== Entries shown ==
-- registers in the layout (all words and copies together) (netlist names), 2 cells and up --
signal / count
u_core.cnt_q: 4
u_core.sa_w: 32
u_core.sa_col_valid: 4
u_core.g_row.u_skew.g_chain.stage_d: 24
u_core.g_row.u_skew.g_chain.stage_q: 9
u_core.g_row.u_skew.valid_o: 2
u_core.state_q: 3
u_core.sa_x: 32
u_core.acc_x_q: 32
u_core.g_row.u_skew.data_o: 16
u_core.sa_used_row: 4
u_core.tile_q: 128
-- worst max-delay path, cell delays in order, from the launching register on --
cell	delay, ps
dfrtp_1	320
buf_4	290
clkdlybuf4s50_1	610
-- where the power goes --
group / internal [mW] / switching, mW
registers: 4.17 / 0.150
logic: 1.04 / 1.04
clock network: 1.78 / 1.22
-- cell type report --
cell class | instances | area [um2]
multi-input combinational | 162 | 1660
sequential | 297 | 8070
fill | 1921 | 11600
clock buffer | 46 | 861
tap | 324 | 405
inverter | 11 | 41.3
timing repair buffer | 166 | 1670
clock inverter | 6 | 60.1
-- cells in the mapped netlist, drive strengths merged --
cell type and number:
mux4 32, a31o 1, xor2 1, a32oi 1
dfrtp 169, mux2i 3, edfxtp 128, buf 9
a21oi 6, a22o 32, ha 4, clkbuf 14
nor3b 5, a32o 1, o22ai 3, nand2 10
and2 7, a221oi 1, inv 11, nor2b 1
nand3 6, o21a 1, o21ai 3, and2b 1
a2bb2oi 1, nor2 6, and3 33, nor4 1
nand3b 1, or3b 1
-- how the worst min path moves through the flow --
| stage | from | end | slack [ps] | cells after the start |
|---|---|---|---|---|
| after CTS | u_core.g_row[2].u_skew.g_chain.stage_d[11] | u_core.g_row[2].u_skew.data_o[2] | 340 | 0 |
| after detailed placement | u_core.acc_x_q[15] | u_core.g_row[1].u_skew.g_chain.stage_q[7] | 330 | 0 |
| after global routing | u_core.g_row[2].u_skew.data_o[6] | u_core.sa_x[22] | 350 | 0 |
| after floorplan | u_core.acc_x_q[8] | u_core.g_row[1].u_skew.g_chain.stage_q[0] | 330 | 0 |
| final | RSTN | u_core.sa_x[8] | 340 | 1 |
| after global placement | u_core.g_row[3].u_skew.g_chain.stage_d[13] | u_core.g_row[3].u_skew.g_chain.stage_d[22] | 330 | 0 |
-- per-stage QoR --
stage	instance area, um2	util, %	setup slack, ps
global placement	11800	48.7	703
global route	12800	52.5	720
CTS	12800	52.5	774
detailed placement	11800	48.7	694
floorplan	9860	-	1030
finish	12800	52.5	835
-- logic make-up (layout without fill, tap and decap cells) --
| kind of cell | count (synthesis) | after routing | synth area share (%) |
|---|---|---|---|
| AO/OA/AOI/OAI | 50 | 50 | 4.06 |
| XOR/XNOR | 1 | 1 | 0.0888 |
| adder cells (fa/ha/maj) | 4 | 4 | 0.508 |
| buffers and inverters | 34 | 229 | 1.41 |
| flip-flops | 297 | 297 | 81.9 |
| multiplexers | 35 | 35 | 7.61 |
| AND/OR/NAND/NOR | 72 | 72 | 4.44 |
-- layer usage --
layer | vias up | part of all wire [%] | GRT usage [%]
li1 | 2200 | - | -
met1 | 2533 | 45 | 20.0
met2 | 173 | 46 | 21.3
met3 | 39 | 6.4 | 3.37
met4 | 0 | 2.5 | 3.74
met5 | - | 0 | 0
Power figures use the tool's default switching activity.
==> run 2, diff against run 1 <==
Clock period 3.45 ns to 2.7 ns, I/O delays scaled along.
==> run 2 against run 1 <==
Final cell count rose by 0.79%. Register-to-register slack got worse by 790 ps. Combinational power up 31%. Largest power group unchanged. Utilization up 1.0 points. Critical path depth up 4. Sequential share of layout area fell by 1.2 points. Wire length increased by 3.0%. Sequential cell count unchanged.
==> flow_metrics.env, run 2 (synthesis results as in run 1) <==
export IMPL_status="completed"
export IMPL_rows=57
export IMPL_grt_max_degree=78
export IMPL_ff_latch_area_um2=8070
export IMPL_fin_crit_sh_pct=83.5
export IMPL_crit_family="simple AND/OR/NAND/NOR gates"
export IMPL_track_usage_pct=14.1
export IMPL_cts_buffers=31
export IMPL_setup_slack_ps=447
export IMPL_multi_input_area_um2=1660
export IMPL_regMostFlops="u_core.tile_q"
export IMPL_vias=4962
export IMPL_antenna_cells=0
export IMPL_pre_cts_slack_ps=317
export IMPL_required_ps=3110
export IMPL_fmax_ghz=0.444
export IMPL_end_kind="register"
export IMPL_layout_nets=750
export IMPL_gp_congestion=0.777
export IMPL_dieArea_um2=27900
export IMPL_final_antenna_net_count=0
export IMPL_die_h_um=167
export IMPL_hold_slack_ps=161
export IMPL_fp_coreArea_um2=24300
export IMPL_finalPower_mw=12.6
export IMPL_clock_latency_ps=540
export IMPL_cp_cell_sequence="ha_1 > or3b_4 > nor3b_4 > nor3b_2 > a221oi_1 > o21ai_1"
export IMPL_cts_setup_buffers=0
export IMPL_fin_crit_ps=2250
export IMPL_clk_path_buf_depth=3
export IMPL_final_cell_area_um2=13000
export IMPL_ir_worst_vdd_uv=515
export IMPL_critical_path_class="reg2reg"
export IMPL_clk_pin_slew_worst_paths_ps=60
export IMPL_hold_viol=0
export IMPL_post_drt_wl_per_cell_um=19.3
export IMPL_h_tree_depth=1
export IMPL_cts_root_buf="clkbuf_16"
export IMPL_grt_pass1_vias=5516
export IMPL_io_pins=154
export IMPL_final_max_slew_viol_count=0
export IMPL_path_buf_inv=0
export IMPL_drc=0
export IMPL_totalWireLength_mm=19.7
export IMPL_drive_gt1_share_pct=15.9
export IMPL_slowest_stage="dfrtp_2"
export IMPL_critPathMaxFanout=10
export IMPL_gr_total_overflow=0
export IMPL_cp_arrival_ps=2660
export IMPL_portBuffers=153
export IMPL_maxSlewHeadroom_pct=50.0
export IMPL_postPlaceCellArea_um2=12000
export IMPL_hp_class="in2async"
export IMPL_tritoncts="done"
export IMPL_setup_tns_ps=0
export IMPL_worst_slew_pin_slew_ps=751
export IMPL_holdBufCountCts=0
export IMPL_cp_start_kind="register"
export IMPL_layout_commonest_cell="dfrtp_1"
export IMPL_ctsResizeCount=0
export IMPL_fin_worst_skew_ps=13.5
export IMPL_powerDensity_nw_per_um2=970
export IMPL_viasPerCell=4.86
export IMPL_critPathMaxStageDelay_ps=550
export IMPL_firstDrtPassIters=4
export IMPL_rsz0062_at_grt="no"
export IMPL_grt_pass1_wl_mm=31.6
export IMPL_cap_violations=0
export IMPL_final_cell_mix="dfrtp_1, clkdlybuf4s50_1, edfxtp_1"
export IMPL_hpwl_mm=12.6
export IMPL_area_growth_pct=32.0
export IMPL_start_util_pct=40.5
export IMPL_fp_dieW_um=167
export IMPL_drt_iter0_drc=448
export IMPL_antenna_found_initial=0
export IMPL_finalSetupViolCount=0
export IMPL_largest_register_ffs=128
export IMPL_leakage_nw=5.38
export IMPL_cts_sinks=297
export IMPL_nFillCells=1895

== Task details ==
Look over the entries above and say how many lines contain "layer"; give only the number.

== Result below ==
2